**What needs to be done**.
Work through the data and report how many lines include the string "register", giving the number alone.

──────── Dataset content ────────

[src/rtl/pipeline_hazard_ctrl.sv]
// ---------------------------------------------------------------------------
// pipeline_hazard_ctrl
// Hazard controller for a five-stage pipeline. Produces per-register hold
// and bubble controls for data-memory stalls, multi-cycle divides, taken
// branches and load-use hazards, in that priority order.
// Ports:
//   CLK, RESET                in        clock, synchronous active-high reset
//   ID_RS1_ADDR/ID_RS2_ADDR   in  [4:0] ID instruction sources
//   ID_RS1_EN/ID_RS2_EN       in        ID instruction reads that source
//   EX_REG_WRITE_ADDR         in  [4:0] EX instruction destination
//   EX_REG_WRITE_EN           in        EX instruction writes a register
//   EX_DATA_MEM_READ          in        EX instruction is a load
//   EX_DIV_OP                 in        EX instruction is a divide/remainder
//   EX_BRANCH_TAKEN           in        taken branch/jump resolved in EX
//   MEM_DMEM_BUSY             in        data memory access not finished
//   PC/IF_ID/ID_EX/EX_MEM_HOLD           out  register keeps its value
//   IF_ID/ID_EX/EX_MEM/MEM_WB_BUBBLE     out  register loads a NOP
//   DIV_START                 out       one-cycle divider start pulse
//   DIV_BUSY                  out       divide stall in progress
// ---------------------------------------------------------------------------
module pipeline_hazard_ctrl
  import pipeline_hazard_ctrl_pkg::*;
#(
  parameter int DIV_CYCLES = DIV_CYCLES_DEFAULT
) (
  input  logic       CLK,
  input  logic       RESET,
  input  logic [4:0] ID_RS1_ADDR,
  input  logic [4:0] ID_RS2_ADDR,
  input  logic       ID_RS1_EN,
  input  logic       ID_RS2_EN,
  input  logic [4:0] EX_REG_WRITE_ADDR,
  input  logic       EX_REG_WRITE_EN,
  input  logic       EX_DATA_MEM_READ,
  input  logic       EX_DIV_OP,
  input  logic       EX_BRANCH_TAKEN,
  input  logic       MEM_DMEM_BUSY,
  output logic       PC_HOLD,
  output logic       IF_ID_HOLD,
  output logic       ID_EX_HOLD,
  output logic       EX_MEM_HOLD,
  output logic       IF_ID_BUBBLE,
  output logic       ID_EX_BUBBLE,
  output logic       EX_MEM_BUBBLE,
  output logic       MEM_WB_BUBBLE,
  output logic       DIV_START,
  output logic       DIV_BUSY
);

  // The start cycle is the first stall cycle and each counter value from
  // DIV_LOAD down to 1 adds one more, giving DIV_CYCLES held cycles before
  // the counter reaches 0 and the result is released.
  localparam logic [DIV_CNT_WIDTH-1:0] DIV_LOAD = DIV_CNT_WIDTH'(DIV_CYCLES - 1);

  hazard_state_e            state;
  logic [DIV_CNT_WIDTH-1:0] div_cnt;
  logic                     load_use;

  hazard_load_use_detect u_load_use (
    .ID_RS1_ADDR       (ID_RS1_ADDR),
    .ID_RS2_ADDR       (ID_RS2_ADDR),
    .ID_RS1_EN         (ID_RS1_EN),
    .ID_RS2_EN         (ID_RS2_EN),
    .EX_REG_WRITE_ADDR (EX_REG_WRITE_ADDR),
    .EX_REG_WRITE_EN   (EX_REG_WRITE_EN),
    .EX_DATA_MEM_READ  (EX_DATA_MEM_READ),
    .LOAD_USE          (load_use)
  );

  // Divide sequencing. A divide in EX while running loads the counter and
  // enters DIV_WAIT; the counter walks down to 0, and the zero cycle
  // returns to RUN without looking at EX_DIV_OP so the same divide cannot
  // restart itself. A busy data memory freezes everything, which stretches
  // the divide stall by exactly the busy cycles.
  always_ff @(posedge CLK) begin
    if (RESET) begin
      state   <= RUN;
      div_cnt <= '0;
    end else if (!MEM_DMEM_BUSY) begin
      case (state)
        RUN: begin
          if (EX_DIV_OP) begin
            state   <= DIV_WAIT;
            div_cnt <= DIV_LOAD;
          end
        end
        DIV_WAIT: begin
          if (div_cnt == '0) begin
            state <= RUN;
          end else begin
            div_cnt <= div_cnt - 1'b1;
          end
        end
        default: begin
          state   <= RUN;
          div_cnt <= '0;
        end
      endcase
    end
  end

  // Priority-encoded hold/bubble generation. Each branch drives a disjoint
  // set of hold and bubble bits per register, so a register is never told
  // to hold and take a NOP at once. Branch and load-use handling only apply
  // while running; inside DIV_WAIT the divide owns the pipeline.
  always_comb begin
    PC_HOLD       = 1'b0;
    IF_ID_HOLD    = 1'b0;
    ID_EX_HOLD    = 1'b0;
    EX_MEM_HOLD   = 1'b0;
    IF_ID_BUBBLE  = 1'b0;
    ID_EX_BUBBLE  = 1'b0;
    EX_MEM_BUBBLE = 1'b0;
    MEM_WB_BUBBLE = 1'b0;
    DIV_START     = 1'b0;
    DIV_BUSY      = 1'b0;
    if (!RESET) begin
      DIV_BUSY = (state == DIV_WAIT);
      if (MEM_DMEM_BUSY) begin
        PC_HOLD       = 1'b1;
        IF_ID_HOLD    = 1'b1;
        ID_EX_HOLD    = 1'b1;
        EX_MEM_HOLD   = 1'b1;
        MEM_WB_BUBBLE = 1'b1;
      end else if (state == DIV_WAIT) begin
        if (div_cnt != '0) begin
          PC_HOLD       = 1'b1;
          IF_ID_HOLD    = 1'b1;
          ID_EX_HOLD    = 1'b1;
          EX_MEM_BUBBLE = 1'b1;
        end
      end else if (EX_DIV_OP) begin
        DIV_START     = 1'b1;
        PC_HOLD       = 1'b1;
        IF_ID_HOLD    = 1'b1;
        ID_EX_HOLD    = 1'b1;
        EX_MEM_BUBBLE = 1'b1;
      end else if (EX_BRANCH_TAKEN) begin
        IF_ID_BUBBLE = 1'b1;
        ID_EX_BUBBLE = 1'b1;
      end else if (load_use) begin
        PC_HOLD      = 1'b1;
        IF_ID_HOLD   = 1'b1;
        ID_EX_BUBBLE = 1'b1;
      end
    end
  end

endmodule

────────

**Result below**.
5